Most patients in our geriatric population do not have private insurance and fall under this multi-disciplinary protocolised care as part of subsidised healthcare, adding to national healthcare costs rather than patient’s out-of-pocket hospitalisation fees. Hence, there is an impetus for public healthcare institutions to move patients downstream to reduce national healthcare costs by right-siting patients. Institutions, till date, have not been penalised for not meeting target outcomes, but these indicators are assessed every quarter and if necessary, quality improvement projects will be instituted.

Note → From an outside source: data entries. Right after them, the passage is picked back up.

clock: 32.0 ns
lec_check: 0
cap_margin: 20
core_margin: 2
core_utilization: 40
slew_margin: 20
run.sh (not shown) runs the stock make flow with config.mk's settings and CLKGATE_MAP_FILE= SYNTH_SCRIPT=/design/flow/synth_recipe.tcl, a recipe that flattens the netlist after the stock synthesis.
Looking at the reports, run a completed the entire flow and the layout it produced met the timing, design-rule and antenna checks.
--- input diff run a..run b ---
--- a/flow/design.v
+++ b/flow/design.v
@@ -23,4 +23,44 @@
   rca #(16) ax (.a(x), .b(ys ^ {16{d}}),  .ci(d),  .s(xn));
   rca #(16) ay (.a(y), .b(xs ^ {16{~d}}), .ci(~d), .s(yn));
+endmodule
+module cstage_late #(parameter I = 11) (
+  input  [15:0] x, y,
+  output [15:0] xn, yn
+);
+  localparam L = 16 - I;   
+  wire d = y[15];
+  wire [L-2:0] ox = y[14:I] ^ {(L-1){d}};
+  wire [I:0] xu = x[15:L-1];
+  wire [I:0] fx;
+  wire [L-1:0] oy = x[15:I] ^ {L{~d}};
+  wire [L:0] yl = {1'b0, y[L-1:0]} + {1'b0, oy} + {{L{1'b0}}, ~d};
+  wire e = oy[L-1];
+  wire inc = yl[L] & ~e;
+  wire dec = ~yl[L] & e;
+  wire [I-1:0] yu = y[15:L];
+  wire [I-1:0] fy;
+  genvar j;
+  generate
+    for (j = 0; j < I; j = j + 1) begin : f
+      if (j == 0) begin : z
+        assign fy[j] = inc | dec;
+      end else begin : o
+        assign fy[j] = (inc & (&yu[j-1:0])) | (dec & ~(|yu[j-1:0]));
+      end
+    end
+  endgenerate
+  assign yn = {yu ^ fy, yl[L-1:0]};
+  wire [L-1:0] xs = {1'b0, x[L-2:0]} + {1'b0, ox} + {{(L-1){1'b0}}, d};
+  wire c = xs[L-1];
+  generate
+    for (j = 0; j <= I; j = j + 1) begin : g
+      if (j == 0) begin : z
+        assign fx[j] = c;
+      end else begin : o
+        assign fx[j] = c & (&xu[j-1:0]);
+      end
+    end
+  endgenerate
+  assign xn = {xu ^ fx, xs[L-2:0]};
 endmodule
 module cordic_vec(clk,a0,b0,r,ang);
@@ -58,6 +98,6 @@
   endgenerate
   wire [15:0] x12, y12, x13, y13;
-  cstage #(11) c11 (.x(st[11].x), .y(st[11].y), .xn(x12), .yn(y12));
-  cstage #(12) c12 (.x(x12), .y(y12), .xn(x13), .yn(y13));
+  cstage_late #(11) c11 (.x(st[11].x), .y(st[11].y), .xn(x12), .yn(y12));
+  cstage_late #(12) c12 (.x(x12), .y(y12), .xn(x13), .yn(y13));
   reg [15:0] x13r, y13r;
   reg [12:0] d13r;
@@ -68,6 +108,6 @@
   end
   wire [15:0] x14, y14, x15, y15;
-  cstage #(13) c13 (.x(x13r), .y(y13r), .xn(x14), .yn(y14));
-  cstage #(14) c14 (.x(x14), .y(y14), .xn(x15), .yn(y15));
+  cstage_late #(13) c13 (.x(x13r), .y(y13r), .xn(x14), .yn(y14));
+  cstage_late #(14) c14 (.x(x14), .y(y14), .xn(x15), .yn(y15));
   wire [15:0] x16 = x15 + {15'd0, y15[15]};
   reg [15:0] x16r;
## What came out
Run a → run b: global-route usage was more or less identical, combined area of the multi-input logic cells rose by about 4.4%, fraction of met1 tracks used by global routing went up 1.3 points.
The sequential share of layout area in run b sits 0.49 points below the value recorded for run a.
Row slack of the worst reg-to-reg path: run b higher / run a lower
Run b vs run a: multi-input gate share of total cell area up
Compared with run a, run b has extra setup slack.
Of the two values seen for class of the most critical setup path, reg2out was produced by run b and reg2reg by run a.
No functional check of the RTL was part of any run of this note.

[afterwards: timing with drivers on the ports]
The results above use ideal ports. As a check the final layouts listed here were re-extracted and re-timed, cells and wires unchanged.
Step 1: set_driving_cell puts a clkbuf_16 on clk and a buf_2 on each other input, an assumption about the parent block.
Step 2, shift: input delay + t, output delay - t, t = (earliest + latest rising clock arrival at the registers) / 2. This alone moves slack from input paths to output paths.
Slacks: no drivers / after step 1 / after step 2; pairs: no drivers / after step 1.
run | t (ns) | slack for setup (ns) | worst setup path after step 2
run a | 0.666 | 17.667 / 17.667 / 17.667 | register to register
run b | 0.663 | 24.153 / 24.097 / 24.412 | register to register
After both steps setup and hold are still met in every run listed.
From an optimization exercise on the open Yosys and OpenROAD flow, aimed at small area and a short achievable clock period; shortcuts taken in it are not production practice.
The RTL was checked by simulation tests, not by an equivalence proof against the original design.

## flow/design.v (module list and top-level ports; edited modules follow where they fit)
// module pipelined_array_multiplier: 3542 lines
// module mul_fa: 10 lines
// module mul_bpp: 10 lines
// module mul_bpp0: 8 lines
// module mul_ha: 9 lines
// module mul_xnor: 7 lines
// module mul_inv: 6 lines
// module mul_nand2: 7 lines
// module mul_nor2: 7 lines
// module mul_xor2: 7 lines
// module mul_aoi21: 8 lines
// module mul_oai21: 8 lines
// module mul_or: 7 lines
module pipelined_array_multiplier (
    input  logic        clk_i,
    input  logic        clk_en_i,
    input  logic        rst_n_i,
    input  logic [31:0] multiplicand_i,
    input  logic [31:0] multiplier_i,
    input  logic        data_valid_i,
    output logic [63:0] product_o,
    output logic        data_valid_o
);
  // ...
==> flow/flow/run.sh <==
#!/bin/bash
# Layout flow: the standard ORFS flow (standard.sh) with the standard
# synthesis unchanged, plus
#  - after floorplan, combinational cells downsized to their smallest drive
#    strength (flow/downsize.tcl), so that area is only spent where timing
#    repair asks for it;
#  - optionally a chosen buffer cell for the port buffers.
# Settings are in flow/settings.sh. Each tool's output goes to a log here.
set -euo pipefail
cd "$(dirname "$0")/.."
W=$PWD
source flow/settings.sh
args=()
if [[ "$DOWNSIZE" != "none" ]]; then
  args+=("POST_FLOORPLAN_TCL=$W/flow/downsize.tcl" "DOWNSIZE_FAMILIES=$DOWNSIZE")
fi
args+=("SETUP_SLACK_MARGIN=$SETUP_MARGIN")
if [[ -n "$PORT_BUFFER" ]]; then
  args+=("BUFFER_PORTS_ARGS=-buffer_cell $PORT_BUFFER")
fi
args+=($EXTRA)
bash standard.sh synth > flow_synth.log 2>&1
bash standard.sh "${args[@]}" finish > flow_layout.log 2>&1
==> flow/flow/downsize.tcl <==
# Downsize combinational cells to the smallest drive strength of their
# family (same function and footprint). Timing repair later sizes the
# critical ones back up. Registers and clock cells are left alone.
# DOWNSIZE_FAMILIES: space-separated family names (e.g. a22oi), or "all".
set families [expr {[info exists ::env(DOWNSIZE_FAMILIES)] ? $::env(DOWNSIZE_FAMILIES) : "all"}]
set skip {^(dfxtp|dfxbp|dfrtp|dfrbp|dfstp|dfbbp|dfsbp|dfrtn|dfbbn|edfxtp|edfxbp|sdf.*|sedf.*|dl.*|clk.*|conb|tap.*|fill.*|decap.*|diode.*|probe.*|lpflow.*)$}
set smallest [dict create]
set count 0
foreach inst [get_cells *] {
  set ref [get_property $inst ref_name]
  if {![regexp {^sky130_fd_sc_hd__(.+)_(\d+)$} $ref -> fam drive]} { continue }
  if {[regexp $skip $fam]} { continue }
  if {$families ne "all" && [lsearch -exact $families $fam] < 0} { continue }
  if {![dict exists $smallest $fam]} {
    set best ""
    set best_area 1e9
    foreach lc [get_lib_cells sky130_fd_sc_hd__${fam}_*] {
      set name [get_property $lc name]
      if {![regexp "^sky130_fd_sc_hd__${fam}_\\d+\$" $name]} { continue }
      if {[get_property $lc dont_use]} { continue }
      set a [get_property $lc area]
      if {$a < $best_area} { set best $name; set best_area $a }
    }
    dict set smallest $fam $best
  }
  set to [dict get $smallest $fam]
  if {$to ne "" && $to ne $ref} {
    replace_cell $inst $to
    incr count
  }
}
puts "downsize: replaced $count cells"
==> flow/flow/settings.sh <==
SETUP_MARGIN=7.45
DOWNSIZE="all"
PORT_BUFFER=sky130_fd_sc_hd__buf_2
EXTRA=""
==> flow/standard.sh <==
#!/bin/bash
# synth_recipe.tcl (not shown) runs the flow's synth.tcl, then flattens the netlist and writes it again
# the make line also repeats each setting of config.mk as NAME=value (left out here)
make -C /OpenROAD-flow-scripts/flow DESIGN_CONFIG=/design/flow/config.mk WORK_HOME=/design/flow/orfs CLKGATE_MAP_FILE= SYNTH_SCRIPT=/design/flow/synth_recipe.tcl "${@:-finish}"
==> flow/config.mk <==
export PLATFORM = sky130hd
export DESIGN_NAME = pipelined_array_multiplier
export DESIGN_NICKNAME = pipelined_array_multiplier
export VERILOG_FILES = /design/flow/design.v
export SDC_FILE = /design/flow/constraint.sdc
export NUM_CORES = 4
export LEC_CHECK = 0
export CAP_MARGIN = 20
export CORE_MARGIN = 2
export CORE_UTILIZATION = 40
export SLEW_MARGIN = 20
export SYNTH_HIERARCHICAL = 1
export SYNTH_MINIMUM_KEEP_SIZE = 0
==> flow/constraint.sdc <==
create_clock -name core_clock -period 11.0 [get_ports {clk_i}]
set_input_delay 2.2000 -clock core_clock [delete_from_list [all_inputs] [get_ports {clk_i}]]
set_output_delay 2.2000 -clock core_clock [all_outputs]
set_load 0.01 [all_outputs]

In terms of sustainability of such a protocol, though there is no direct incentivisation given to the managing team, there are indirect benefits such as greater availability of beds for elective patients. This protocol is endorsed by our institution’s management, with buy-in from all stakeholders. For instance, the community hospital is our active stakeholder and works with the managing team to sustain seamless transfer of patients to stepdown care.
Limitations of this study include its retrospective nature, but it is difficult to perform a prospective randomised control trial in a vulnerable cohort of hip fracture patients. Further, the application of our results may be limited in other institutions or healthcare systems as this study was performed in a single institution. Finally, our study did not analyse the length of stay in step-down care facilities, cost data, functional outcomes, readmission and re-operations as these were outside the scope of our study. To our knowledge, this is one of the largest studies comparing the effects on key performance indicators after the implementation of a multi-disciplinary protocolised care for hip fracture surgery.
In conclusion, this study showcases the potential clinical incentives derived from a multi-disciplinary protocolised care for hip fracture surgery. A multidisciplinary approach to geriatric hip fractures in a high volume institution improves admission process and access to surgery, with resultant shorter hospital stays, and no increase in inpatient mortality.